Studies have shown that peer groups that focus on creating connections between high risk teens can be incredibly beneficial in developing li developing social and life skills, while curbing detrimental behavioral problems. But this kind of thinking can actually begin at home. You can teach your child about life, discipline and skills by living by example and showing them the value of leadership.
Overcoming Peer Pressure
Think of the struggles teens face in the world today: substance abuse, sex, theft, fights…how many of those would have happened had their peer group not been egging them on? Teenagers have trouble forming their own identity. Instead they move from identifying with their parents and siblings to identifying with their peer group.
Peer pressure is a natural developmental stage. By teaching them to be leaders in their own home you are helping to give them the tools they need to say no. You are helping them to overcome that peer identity and start forming their own.
Giving Teens a Sense Of Self Control
Along with this feeling of identity comes the feeling of self control. Teenagers are facing a myriad of difficulties in their environment. There are the struggles of school, social lives, an uncertain future, home life and much more. They can often feel as though they have no control over what happens to them.
When they feel like they are a leader they know they have more control over themselves, their actions and their emotions. Their coping mechanisms become stronger and they can lessen much of their anxiety. This will allow them to react with a cooler head when issues arise.
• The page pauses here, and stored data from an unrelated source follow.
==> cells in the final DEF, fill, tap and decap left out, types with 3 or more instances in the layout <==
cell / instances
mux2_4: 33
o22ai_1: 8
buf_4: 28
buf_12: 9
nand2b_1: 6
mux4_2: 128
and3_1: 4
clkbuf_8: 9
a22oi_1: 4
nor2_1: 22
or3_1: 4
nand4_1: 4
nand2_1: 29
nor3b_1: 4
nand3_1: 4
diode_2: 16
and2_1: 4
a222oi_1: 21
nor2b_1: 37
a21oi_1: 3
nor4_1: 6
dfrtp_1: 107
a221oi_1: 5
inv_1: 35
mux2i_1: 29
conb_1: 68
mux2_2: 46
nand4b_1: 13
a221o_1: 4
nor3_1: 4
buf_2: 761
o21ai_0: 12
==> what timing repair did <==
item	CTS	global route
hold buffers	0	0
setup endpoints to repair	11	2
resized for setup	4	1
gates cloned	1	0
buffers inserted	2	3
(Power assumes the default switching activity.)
===== config.mk =====
export PLATFORM = sky130hd
export DESIGN_NAME = warp_splitter
export DESIGN_NICKNAME = d
export VERILOG_FILES = /design/src/rtl/warp_split_pkg.sv /design/src/rtl/ws_ctrl.sv /design/src/rtl/ws_datapath.sv /design/src/rtl/warp_splitter.sv
export SDC_FILE = /design/constraint.sdc
export NUM_CORES = 2
export LEC_CHECK = 0
export CORE_MARGIN = 1.5
export CORE_UTILIZATION = 60
export DETAILED_ROUTE_END_ITERATION = 16
export DONT_BUFFER_PORTS = 1
export GPL_TIMING_DRIVEN = 0
export PLACE_DENSITY = 0.85
export SKIP_CTS_REPAIR_TIMING = 1
export SYNTH_ARGS = -nofsm -noshare
export SYNTH_HDL_FRONTEND = slang
export SYNTH_SLANG_ARGS = --single-unit

===== constraint.sdc =====
create_clock -name clk -period 11.9 [get_ports clk]
set_clock_uncertainty 0.2 [all_clocks]
set_input_delay 1.19 -clock clk [delete_from_list [all_inputs] [get_ports clk]]
set_output_delay 1.19 -clock clk [all_outputs]
set_load 0.05 [all_outputs]

===== src/rtl/warp_split_pkg.sv =====
package warp_split_pkg;

  typedef enum logic [0:0] {
    ST_IDLE = 1'b0,
    ST_RUN  = 1'b1
  } ws_state_t;

  typedef struct packed {
    logic load;       // latch launch configuration, clear counters
    logic stepWarp;   // advance to next warp in the same block
    logic stepBlock;  // advance to warp 0 of the next block
  } ws_strobe_t;

endpackage


===== src/rtl/ws_ctrl.sv =====
module ws_ctrl
  import warp_split_pkg::*;
(
  input  logic       clk,
  input  logic       rstN,
  input  logic       launchValid,
  input  logic       zeroLaunch,
  input  logic       descReady,
  input  logic       lastWarp,
  input  logic       lastBlock,
  output logic       launchReady,
  output logic       descValid,
  output logic       done,
  output ws_strobe_t stb
);

  ws_state_t state, stateNx;
  logic      fire;
  logic      finalFire;
  logic      zeroTaken;
  logic      doneQ;

  assign launchReady = (state == ST_IDLE);
  assign descValid   = (state == ST_RUN);
  assign fire        = descValid && descReady;
  assign finalFire   = fire && lastWarp && lastBlock;
  assign zeroTaken   = launchReady && launchValid && zeroLaunch;
  assign done        = doneQ;

  always_comb begin
    stb     = '0;
    stateNx = state;
    unique case (state)
      ST_IDLE: begin
        if (launchValid && !zeroLaunch) begin
          stb.load = 1'b1;
          stateNx  = ST_RUN;
        end
      end
      ST_RUN: begin
        if (fire) begin
          if (lastWarp) begin
            if (lastBlock) stateNx = ST_IDLE;
            else           stb.stepBlock = 1'b1;
          end else begin
            stb.stepWarp = 1'b1;
          end
        end
      end
      default: stateNx = ST_IDLE;
    endcase
  end

  always_ff @(posedge clk) begin
    if (!rstN) begin
      state <= ST_IDLE;
      doneQ <= 1'b0;
    end else begin
      state <= stateNx;
      doneQ <= finalFire || zeroTaken;
    end
  end

endmodule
When Professional Help Is Necessary
In some cases, especially when speaking of troubled teens, it might be necessary for you to seek some outside help. This also instills a sense of leadership because you are taking decisive action, not allowing your teens’ outbursts to rule you and your home. There are afew options here:
- Therapy – Sometimes getting someone for your teen to talk to is all that is needed. Professionals can help them to reframe their feelings in a way that makes them less overwhelming.
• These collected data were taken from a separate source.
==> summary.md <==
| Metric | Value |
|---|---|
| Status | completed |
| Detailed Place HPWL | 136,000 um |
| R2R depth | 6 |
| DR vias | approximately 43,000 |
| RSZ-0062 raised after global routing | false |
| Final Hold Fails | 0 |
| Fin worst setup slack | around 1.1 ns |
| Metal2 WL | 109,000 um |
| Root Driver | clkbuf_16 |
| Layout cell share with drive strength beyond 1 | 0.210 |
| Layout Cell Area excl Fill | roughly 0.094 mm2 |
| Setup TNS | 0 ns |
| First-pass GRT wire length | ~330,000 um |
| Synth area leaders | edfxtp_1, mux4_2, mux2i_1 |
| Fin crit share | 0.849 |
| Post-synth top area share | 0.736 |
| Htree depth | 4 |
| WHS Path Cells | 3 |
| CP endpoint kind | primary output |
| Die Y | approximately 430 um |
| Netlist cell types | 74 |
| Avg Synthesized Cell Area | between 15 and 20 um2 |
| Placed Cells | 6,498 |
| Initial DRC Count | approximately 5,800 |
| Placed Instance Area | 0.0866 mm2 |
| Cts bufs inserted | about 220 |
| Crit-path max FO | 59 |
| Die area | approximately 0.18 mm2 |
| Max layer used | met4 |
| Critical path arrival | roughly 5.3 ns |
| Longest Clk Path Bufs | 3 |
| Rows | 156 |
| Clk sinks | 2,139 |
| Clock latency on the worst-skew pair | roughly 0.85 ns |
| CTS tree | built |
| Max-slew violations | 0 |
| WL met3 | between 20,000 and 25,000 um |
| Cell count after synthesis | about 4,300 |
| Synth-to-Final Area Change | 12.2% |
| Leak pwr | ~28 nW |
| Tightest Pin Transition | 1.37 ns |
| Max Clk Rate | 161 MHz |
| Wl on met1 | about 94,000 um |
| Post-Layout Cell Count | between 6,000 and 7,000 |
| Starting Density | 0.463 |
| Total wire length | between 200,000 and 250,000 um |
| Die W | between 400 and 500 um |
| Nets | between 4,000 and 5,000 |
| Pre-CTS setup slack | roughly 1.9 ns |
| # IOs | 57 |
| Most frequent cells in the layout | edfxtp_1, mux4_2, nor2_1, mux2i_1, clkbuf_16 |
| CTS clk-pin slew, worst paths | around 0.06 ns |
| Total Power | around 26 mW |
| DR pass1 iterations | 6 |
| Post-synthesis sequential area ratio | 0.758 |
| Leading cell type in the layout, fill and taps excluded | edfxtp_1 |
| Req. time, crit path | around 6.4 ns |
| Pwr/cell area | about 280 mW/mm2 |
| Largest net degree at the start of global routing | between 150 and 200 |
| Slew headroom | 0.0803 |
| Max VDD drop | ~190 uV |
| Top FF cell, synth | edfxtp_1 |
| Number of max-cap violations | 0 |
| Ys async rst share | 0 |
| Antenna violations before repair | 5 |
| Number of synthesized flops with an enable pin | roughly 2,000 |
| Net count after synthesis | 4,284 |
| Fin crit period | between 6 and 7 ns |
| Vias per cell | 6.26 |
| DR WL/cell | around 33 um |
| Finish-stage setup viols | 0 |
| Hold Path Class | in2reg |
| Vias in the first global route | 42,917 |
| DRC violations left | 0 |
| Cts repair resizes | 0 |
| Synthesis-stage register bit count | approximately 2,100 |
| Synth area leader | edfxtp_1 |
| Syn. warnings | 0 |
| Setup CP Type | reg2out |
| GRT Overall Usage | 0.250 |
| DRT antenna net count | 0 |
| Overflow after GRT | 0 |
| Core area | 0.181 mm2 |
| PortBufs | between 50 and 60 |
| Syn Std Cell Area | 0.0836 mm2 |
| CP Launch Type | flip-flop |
===== src/rtl/drift_rx_pkg.sv =====
package drift_rx_pkg;

    localparam int unsigned BYTE_W    = 8;
    localparam int unsigned FRAME_IDX = BYTE_W;   // index of the stop sample

    typedef enum logic [1:0] {
        ST_IDLE,
        ST_START,
        ST_BITS
    } rx_state_e;

    typedef struct packed {
        logic [BYTE_W-1:0] data;
        logic              valid;
        logic              ferr;
    } rx_result_t;

    function automatic int unsigned trim_up(input int unsigned p,
                                            input int unsigned step,
                                            input int unsigned hi);
        return (p + step > hi) ? hi : p + step;
    endfunction

    function automatic int unsigned trim_down(input int unsigned p,
                                              input int unsigned step,
                                              input int unsigned lo);
        return (p < lo + step) ? lo : p - step;
    endfunction

endpackage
- Group Support – Support groups help connect your teen with peers who are facing similar struggles, within a safe space where they can be vulnerable.
- Inpatient Programs – An impatient program is an option for teenagers who are suicidal or facing serious mental health crises that must be addressed in a hospital.
- Outpatient Programs – An outpatient program is a medically intensive form of therapy that has them attending therapy and support groups during the day while medicated, but allows them to go home at night.
- Military Academies – Run by former military personnel, a military academy is a highly strict environment that emphasizes discipline.
- Boot Camps – Boot camps are usually wilderness based programs that specialize in manual labor in the context of teaching personal responsibility.
- Therapeutic Boarding Schools – A boarding school that equally emphasizes improving academic performance and dealing with root emotional issues in therapy.